■ EXERCISE:
Your response should be the complete set of records, reproduced exactly.
Segment Start: DATA SECTION
**src/rtl/assert_macros.svh**
```systemverilog
// assertion helpers, sampled on clk_i and held off during reset
`ifndef ASSERT_MACROS_SVH
`define ASSERT_MACROS_SVH

`define GXPC_ASSERT(lbl, prop) \
  lbl: assert property (@(posedge clk_i) disable iff (!rst_ni) (prop)) \
    else $error("gxpc: assertion failed");

`define GXPC_ASSERT_IMP(lbl, ante, cons) \
  lbl: assert property (@(posedge clk_i) disable iff (!rst_ni) (ante) |-> (cons)) \
    else $error("gxpc: implication failed");

`define GXPC_ASSERT_NEXT(lbl, ante, cons) \
  lbl: assert property (@(posedge clk_i) disable iff (!rst_ni) (ante) |=> (cons)) \
    else $error("gxpc: next-cycle check failed");

`endif

```
**src/rtl/gxpc_pkg.sv**
```systemverilog
package gxpc_pkg;

  localparam int CELL_W   = 4;
  localparam int COUNT_W  = 30;
  localparam int SIZE_W   = 10;
  localparam int CFG_AW   = 4;
  localparam int CFG_DW   = 32;

  localparam int MAX_COLS_DEF   = 512;
  localparam int MAX_ROWS_DEF   = 512;
  localparam int XOR_STATES_DEF = 16;

  localparam logic [COUNT_W:0] PATH_MOD = (COUNT_W + 1)'(1000000007);

  typedef enum logic [1:0] {
    REG_NUM_ROWS   = 2'd0,
    REG_NUM_COLS   = 2'd1,
    REG_TARGET_XOR = 2'd2
  } cfg_reg_e;

  typedef struct packed {
    logic en;
    logic first;
    logic use_above;
    logic use_left;
  } lane_ctrl_t;

endpackage

```
**src/rtl/gxpc_lane.sv**
```systemverilog
module gxpc_lane #(
  parameter int LANE       = 0,
  parameter int XOR_STATES = gxpc_pkg::XOR_STATES_DEF
) (
  input  logic                        clk_i,
  input  logic                        rst_ni,
  input  gxpc_pkg::lane_ctrl_t        ctrl_i,
  input  logic [gxpc_pkg::CELL_W-1:0] cell_value_i,
  input  logic [gxpc_pkg::COUNT_W-1:0] above_i [XOR_STATES],
  input  logic [gxpc_pkg::COUNT_W-1:0] left_i  [XOR_STATES],
  output logic [gxpc_pkg::COUNT_W-1:0] fresh_o,
  output logic [gxpc_pkg::COUNT_W-1:0] count_o
);
  import gxpc_pkg::*;

  localparam int XW = $clog2(XOR_STATES);
  localparam int VW = (XW > CELL_W) ? XW : CELL_W;

  logic [VW-1:0]      src;
  logic               src_ok;
  logic [XW-1:0]      idx;
  logic [COUNT_W-1:0] a;
  logic [COUNT_W-1:0] b;
  logic [COUNT_W:0]   sum;
  logic [COUNT_W:0]   red;
  logic [COUNT_W-1:0] fresh_d;
  logic [COUNT_W-1:0] count_q;

  // path xor of this lane comes from the lane at our index xor the cell value
  assign src    = VW'(LANE) ^ VW'(cell_value_i);
  assign src_ok = {1'b0, src} < (VW + 1)'(XOR_STATES);
  assign idx    = src[XW-1:0];

  always_comb begin
    a   = ctrl_i.use_above ? above_i[idx] : '0;
    b   = ctrl_i.use_left  ? left_i[idx]  : '0;
    sum = {1'b0, a} + {1'b0, b};
    red = (sum >= PATH_MOD) ? sum - PATH_MOD : sum;
    if (ctrl_i.first) begin
      fresh_d = (VW'(LANE) == VW'(cell_value_i)) ? COUNT_W'(1) : '0;
    end else if (src_ok) begin
      fresh_d = red[COUNT_W-1:0];
    end else begin
      fresh_d = '0;
    end
  end

  always_ff @(posedge clk_i or negedge rst_ni) begin
    if (!rst_ni) begin
      count_q <= '0;
    end else if (ctrl_i.en) begin
      count_q <= fresh_d;
    end
  end

  assign fresh_o = fresh_d;
  assign count_o = count_q;

endmodule

```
Segment End: DATA SECTION
■ TASK RESULT:
**src/rtl/assert_macros.svh**
```systemverilog
// assertion helpers, sampled on clk_i and held off during reset
`ifndef ASSERT_MACROS_SVH
`define ASSERT_MACROS_SVH

`define GXPC_ASSERT(lbl, prop) \
  lbl: assert property (@(posedge clk_i) disable iff (!rst_ni) (prop)) \
    else $error("gxpc: assertion failed");

`define GXPC_ASSERT_IMP(lbl, ante, cons) \
  lbl: assert property (@(posedge clk_i) disable iff (!rst_ni) (ante) |-> (cons)) \
    else $error("gxpc: implication failed");

`define GXPC_ASSERT_NEXT(lbl, ante, cons) \
  lbl: assert property (@(posedge clk_i) disable iff (!rst_ni) (ante) |=> (cons)) \
    else $error("gxpc: next-cycle check failed");

`endif

```
**src/rtl/gxpc_pkg.sv**
```systemverilog
package gxpc_pkg;

  localparam int CELL_W   = 4;
  localparam int COUNT_W  = 30;
  localparam int SIZE_W   = 10;
  localparam int CFG_AW   = 4;
  localparam int CFG_DW   = 32;

  localparam int MAX_COLS_DEF   = 512;
  localparam int MAX_ROWS_DEF   = 512;
  localparam int XOR_STATES_DEF = 16;

  localparam logic [COUNT_W:0] PATH_MOD = (COUNT_W + 1)'(1000000007);

  typedef enum logic [1:0] {
    REG_NUM_ROWS   = 2'd0,
    REG_NUM_COLS   = 2'd1,
    REG_TARGET_XOR = 2'd2
  } cfg_reg_e;

  typedef struct packed {
    logic en;
    logic first;
    logic use_above;
    logic use_left;
  } lane_ctrl_t;

endpackage

```
**src/rtl/gxpc_lane.sv**
```systemverilog
module gxpc_lane #(
  parameter int LANE       = 0,
  parameter int XOR_STATES = gxpc_pkg::XOR_STATES_DEF
) (
  input  logic                        clk_i,
  input  logic                        rst_ni,
  input  gxpc_pkg::lane_ctrl_t        ctrl_i,
  input  logic [gxpc_pkg::CELL_W-1:0] cell_value_i,
  input  logic [gxpc_pkg::COUNT_W-1:0] above_i [XOR_STATES],
  input  logic [gxpc_pkg::COUNT_W-1:0] left_i  [XOR_STATES],
  output logic [gxpc_pkg::COUNT_W-1:0] fresh_o,
  output logic [gxpc_pkg::COUNT_W-1:0] count_o
);
  import gxpc_pkg::*;

  localparam int XW = $clog2(XOR_STATES);
  localparam int VW = (XW > CELL_W) ? XW : CELL_W;

  logic [VW-1:0]      src;
  logic               src_ok;
  logic [XW-1:0]      idx;
  logic [COUNT_W-1:0] a;
  logic [COUNT_W-1:0] b;
  logic [COUNT_W:0]   sum;
  logic [COUNT_W:0]   red;
  logic [COUNT_W-1:0] fresh_d;
  logic [COUNT_W-1:0] count_q;

  // path xor of this lane comes from the lane at our index xor the cell value
  assign src    = VW'(LANE) ^ VW'(cell_value_i);
  assign src_ok = {1'b0, src} < (VW + 1)'(XOR_STATES);
  assign idx    = src[XW-1:0];

  always_comb begin
    a   = ctrl_i.use_above ? above_i[idx] : '0;
    b   = ctrl_i.use_left  ? left_i[idx]  : '0;
    sum = {1'b0, a} + {1'b0, b};
    red = (sum >= PATH_MOD) ? sum - PATH_MOD : sum;
    if (ctrl_i.first) begin
      fresh_d = (VW'(LANE) == VW'(cell_value_i)) ? COUNT_W'(1) : '0;
    end else if (src_ok) begin
      fresh_d = red[COUNT_W-1:0];
    end else begin
      fresh_d = '0;
    end
  end

  always_ff @(posedge clk_i or negedge rst_ni) begin
    if (!rst_ni) begin
      count_q <= '0;
    end else if (ctrl_i.en) begin
      count_q <= fresh_d;
    end
  end

  assign fresh_o = fresh_d;
  assign count_o = count_q;

endmodule

```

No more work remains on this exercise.